Records supplied:
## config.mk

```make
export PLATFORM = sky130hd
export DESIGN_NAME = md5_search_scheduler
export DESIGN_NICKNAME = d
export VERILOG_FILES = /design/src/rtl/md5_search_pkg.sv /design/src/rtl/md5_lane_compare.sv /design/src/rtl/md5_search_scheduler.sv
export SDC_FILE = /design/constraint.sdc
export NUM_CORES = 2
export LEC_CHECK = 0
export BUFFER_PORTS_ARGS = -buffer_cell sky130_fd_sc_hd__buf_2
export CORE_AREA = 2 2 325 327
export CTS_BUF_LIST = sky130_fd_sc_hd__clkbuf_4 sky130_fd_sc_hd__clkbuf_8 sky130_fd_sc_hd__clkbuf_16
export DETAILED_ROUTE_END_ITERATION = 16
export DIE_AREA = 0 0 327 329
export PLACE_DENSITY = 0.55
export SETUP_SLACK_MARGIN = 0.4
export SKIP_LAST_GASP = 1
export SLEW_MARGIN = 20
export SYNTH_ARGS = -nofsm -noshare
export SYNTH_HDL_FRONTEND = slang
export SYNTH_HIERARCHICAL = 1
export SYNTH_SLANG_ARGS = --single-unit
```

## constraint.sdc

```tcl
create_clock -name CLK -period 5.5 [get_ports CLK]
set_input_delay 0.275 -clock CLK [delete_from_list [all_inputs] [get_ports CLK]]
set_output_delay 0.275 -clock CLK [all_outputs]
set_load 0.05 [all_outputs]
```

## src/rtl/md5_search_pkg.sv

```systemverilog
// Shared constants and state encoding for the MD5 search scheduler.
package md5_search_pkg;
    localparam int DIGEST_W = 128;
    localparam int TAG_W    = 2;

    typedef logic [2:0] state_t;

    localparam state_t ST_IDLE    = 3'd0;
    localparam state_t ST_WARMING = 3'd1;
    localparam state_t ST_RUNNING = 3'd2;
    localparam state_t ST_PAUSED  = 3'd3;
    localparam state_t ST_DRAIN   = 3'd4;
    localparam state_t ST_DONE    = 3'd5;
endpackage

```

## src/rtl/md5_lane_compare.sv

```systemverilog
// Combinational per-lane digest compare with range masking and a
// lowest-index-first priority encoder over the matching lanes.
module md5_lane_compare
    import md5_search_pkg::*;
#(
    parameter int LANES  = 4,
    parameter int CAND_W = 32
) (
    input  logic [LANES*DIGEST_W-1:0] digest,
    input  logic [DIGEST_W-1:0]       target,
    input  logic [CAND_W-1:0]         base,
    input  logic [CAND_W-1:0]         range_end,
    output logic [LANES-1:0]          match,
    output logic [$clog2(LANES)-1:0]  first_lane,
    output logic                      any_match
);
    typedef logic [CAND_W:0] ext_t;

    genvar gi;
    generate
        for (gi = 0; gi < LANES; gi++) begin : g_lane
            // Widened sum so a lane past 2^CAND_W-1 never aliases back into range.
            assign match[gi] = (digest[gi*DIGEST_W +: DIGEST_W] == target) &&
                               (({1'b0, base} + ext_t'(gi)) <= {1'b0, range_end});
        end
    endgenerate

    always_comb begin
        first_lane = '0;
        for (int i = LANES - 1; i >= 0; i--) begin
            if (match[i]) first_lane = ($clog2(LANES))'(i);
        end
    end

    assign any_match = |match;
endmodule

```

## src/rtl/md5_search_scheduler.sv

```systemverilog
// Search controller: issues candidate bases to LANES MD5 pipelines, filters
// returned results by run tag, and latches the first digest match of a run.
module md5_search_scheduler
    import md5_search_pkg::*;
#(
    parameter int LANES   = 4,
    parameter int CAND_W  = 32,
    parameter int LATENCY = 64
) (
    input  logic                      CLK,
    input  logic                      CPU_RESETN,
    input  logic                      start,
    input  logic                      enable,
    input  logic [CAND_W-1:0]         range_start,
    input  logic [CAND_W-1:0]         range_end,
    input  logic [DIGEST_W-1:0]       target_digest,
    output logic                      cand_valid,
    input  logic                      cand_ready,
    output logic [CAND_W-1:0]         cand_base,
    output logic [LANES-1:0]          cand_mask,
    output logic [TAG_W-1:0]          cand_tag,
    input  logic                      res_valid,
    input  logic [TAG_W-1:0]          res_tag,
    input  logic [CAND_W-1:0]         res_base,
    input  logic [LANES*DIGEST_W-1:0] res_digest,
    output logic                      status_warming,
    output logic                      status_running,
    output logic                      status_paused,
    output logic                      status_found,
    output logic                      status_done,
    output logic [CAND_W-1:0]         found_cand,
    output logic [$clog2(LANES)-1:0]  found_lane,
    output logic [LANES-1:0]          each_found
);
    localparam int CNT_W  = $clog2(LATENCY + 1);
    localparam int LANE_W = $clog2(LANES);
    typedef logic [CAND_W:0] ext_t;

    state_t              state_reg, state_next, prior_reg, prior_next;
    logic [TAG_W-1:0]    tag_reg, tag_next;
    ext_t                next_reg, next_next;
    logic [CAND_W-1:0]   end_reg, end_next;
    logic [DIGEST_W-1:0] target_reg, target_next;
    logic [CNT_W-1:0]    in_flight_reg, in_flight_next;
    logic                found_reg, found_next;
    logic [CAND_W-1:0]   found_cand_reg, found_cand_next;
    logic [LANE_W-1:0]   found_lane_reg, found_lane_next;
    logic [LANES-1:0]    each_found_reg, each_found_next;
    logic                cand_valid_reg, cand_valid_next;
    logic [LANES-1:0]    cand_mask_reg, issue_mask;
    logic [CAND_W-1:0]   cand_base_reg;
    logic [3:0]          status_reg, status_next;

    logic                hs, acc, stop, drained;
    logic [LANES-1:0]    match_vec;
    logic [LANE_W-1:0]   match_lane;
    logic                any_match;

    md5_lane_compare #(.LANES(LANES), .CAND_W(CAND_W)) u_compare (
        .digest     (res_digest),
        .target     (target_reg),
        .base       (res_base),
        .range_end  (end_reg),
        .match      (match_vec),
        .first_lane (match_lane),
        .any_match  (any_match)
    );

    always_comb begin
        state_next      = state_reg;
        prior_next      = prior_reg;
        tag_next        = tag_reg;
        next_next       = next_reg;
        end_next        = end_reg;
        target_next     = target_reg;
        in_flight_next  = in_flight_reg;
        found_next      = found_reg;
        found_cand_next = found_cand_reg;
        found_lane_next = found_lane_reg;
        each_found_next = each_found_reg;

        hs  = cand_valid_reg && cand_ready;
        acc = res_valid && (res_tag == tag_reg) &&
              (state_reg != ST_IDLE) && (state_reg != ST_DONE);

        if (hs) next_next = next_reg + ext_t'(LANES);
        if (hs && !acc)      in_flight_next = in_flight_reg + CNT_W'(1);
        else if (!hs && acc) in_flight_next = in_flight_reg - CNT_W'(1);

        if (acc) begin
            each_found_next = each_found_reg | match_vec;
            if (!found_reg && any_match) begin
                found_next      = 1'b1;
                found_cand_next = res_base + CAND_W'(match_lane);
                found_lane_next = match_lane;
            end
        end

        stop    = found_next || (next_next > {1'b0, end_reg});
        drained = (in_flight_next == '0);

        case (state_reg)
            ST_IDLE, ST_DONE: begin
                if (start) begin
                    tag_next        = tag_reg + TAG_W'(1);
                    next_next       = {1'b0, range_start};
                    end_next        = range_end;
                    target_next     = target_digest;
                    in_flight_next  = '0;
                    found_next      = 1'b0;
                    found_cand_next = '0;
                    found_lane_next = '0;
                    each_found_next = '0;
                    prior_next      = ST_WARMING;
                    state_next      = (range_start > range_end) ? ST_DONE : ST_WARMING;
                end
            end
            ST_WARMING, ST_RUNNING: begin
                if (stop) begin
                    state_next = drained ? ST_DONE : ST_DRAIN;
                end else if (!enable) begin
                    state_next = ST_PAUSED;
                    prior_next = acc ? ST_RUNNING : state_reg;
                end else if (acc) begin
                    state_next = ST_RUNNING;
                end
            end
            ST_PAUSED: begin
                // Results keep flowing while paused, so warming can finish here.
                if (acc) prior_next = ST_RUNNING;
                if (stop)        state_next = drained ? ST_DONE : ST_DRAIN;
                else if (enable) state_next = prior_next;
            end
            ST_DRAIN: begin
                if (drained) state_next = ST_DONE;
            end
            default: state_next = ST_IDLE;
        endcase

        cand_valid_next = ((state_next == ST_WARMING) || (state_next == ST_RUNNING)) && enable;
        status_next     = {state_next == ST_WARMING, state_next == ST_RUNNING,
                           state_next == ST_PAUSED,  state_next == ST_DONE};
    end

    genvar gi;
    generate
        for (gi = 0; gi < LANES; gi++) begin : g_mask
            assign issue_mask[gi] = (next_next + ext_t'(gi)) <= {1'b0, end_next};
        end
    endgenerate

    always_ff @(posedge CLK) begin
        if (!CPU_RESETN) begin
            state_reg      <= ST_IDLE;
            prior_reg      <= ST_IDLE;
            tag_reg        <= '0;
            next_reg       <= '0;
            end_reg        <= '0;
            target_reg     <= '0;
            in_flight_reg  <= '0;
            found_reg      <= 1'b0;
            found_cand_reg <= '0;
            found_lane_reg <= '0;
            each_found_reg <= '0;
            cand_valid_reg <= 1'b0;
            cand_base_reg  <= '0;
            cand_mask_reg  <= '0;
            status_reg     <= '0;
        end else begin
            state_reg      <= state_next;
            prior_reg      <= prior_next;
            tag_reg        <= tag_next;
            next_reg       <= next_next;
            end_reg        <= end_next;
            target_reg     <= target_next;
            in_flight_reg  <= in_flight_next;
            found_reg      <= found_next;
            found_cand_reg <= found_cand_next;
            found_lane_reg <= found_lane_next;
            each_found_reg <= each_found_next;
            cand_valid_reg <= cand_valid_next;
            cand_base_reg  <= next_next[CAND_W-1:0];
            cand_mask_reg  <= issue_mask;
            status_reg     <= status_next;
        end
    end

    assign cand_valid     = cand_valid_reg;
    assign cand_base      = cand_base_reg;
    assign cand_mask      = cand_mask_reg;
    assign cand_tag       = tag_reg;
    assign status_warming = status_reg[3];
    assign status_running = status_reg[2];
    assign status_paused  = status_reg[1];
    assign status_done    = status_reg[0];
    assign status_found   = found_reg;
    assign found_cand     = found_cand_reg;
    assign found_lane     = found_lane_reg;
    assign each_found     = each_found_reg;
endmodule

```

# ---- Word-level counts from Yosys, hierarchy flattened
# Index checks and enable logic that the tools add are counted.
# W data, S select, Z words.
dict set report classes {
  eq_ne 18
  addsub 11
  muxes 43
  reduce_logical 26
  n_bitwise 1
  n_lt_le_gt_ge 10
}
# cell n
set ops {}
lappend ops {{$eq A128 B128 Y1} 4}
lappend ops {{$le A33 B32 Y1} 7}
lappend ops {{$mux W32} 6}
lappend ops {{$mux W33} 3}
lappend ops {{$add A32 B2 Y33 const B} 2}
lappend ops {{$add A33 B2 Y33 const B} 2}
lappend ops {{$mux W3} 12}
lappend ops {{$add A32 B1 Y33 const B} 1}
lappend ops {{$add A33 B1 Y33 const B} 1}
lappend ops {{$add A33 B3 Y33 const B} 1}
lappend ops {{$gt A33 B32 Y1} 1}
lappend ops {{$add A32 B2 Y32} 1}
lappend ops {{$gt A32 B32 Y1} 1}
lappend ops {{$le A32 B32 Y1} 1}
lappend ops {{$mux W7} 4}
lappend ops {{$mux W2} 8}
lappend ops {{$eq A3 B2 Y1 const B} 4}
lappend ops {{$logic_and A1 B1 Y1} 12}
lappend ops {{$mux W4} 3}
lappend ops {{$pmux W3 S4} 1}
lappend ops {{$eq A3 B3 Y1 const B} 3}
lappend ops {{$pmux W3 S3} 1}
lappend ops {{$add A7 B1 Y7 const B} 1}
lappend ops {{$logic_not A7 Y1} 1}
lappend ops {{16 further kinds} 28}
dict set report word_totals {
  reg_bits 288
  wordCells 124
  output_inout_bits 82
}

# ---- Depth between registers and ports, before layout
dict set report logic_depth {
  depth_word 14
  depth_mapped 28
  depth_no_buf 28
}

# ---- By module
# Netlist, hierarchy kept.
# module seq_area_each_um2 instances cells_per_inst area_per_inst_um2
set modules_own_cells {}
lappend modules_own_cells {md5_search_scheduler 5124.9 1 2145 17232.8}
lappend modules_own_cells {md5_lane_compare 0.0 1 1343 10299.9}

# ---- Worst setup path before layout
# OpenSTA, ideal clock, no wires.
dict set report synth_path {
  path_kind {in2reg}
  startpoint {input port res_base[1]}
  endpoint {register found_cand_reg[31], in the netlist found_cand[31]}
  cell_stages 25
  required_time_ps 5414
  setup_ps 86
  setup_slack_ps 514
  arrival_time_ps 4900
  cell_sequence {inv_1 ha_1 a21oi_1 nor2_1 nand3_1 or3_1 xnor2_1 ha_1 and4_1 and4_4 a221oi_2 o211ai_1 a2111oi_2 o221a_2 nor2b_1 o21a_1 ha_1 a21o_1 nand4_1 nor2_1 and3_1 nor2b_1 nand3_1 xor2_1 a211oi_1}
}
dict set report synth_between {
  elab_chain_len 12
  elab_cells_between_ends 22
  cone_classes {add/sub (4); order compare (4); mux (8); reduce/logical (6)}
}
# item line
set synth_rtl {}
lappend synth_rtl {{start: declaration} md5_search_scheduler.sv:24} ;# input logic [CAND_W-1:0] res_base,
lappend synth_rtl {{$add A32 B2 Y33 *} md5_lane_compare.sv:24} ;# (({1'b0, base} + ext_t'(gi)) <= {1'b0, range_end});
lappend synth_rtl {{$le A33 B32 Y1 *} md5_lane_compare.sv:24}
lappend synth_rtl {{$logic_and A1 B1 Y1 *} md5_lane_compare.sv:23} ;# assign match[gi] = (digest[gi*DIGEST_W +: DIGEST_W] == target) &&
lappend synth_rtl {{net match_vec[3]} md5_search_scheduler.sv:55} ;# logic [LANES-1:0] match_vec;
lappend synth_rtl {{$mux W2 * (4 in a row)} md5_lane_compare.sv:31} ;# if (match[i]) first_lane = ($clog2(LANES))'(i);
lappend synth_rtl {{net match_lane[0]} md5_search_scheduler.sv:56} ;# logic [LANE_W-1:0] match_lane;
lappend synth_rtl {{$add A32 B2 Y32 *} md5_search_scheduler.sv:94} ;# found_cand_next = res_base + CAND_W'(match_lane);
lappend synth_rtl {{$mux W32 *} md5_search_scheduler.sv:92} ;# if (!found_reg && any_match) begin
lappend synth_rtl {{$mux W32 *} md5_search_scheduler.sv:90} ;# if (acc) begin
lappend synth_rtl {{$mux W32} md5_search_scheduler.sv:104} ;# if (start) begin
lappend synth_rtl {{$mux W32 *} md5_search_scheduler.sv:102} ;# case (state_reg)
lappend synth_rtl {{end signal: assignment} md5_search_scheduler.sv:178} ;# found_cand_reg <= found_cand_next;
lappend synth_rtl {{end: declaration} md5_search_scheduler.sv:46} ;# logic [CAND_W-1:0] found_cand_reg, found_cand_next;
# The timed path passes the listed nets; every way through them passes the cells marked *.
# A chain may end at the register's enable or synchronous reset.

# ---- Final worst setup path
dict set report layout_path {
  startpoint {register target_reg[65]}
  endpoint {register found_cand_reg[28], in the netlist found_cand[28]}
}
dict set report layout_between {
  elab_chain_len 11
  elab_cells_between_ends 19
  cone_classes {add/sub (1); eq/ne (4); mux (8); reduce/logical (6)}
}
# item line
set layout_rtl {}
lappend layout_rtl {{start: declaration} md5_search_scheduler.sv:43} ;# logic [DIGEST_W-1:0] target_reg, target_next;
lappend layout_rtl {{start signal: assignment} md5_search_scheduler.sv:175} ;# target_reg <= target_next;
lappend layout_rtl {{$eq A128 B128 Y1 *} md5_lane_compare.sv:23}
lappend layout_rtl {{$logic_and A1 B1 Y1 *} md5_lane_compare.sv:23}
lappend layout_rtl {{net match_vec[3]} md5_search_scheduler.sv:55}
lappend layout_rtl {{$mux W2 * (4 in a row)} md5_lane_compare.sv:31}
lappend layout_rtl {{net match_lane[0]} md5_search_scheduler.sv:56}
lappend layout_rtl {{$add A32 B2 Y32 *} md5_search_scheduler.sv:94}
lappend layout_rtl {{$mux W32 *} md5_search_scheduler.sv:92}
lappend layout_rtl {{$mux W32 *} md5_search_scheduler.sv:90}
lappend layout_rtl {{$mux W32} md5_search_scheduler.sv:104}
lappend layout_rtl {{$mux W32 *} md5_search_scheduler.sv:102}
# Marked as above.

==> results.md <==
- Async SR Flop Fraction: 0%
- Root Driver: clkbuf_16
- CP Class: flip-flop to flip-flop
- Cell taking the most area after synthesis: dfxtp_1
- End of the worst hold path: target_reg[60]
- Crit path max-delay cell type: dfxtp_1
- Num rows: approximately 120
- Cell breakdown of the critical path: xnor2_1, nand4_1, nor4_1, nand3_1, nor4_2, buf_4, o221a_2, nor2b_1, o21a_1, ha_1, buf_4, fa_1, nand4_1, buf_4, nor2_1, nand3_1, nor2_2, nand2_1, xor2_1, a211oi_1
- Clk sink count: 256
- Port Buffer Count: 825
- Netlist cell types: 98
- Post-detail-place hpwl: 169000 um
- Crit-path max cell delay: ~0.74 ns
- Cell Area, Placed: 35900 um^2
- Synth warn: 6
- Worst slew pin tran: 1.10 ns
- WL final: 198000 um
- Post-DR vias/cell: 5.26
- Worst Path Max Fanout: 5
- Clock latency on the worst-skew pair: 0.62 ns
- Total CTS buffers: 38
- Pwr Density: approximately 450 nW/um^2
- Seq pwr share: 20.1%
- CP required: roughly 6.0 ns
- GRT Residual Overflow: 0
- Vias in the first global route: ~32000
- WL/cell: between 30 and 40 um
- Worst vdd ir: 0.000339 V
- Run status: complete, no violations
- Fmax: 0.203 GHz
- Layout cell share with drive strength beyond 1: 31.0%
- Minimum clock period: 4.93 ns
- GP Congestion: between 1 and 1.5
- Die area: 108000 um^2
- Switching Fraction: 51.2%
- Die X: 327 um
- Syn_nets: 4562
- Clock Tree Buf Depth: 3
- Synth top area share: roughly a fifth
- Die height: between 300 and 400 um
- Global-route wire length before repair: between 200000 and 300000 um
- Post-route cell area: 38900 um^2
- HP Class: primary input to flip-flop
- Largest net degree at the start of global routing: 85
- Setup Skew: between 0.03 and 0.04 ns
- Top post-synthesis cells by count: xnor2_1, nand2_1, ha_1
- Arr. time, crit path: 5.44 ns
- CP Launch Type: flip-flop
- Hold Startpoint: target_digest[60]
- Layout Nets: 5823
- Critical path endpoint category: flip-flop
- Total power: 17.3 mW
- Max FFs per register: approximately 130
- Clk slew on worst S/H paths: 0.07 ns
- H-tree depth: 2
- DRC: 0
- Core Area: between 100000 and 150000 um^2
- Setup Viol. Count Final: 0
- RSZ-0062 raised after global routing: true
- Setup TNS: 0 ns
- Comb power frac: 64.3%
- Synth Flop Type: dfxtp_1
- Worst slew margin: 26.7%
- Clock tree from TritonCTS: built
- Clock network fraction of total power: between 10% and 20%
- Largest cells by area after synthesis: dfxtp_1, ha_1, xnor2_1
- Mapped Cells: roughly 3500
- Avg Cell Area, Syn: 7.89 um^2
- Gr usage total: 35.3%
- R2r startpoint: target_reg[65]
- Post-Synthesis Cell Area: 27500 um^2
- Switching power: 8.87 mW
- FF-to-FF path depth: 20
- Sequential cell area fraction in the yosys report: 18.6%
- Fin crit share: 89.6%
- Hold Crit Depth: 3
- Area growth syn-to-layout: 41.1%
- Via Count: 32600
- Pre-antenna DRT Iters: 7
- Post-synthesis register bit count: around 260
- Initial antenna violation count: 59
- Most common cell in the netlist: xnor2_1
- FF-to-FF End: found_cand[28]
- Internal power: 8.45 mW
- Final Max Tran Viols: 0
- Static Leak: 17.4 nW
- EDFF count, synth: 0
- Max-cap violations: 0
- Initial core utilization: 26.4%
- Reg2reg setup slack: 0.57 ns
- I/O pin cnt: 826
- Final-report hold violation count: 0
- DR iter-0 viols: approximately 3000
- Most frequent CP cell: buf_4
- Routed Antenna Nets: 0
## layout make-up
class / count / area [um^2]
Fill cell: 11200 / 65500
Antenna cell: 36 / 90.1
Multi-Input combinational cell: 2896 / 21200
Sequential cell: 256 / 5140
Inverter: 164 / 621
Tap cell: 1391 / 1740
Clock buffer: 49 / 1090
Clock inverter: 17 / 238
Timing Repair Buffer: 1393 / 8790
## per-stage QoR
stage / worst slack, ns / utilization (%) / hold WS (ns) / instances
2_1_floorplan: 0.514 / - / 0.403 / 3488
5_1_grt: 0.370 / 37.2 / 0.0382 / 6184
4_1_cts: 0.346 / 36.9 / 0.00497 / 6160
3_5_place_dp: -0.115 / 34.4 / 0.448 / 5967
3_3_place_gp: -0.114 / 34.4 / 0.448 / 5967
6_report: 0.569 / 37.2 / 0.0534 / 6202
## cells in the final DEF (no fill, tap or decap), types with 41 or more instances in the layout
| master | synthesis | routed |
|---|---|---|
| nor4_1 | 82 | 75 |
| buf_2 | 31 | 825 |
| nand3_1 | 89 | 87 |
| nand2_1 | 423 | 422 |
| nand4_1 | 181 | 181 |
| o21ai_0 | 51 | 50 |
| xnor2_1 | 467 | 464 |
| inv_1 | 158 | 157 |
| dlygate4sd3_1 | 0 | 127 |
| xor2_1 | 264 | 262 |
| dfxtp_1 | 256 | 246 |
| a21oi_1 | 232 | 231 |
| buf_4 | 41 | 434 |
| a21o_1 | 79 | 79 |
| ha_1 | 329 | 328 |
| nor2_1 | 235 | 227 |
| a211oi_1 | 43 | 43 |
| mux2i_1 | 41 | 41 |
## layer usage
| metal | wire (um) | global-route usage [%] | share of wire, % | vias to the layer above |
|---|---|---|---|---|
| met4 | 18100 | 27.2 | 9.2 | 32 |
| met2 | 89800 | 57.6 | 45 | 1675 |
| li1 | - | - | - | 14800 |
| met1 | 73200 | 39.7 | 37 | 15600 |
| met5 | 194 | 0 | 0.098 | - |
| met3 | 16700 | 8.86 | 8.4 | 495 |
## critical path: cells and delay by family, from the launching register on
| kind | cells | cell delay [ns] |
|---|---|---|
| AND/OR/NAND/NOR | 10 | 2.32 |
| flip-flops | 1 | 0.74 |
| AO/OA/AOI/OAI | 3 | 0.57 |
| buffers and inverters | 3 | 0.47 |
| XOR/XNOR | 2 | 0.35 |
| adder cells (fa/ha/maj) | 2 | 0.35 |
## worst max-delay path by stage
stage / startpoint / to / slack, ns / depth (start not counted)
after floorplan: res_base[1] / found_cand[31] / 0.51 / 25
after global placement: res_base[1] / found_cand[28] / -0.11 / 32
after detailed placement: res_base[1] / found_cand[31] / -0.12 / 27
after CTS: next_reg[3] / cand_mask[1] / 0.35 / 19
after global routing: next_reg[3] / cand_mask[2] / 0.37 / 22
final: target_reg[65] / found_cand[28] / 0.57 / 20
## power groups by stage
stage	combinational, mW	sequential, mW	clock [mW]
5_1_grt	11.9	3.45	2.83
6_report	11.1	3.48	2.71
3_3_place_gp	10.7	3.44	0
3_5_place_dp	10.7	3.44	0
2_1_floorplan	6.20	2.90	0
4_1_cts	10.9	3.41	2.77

Work to be completed:
If a line of the records above holds the word "stop", show it.

Output of the task:
    logic                hs, acc, stop, drained;
        stop    = found_next || (next_next > {1'b0, end_reg});
                if (stop) begin
                if (stop)        state_next = drained ? ST_DONE : ST_DRAIN;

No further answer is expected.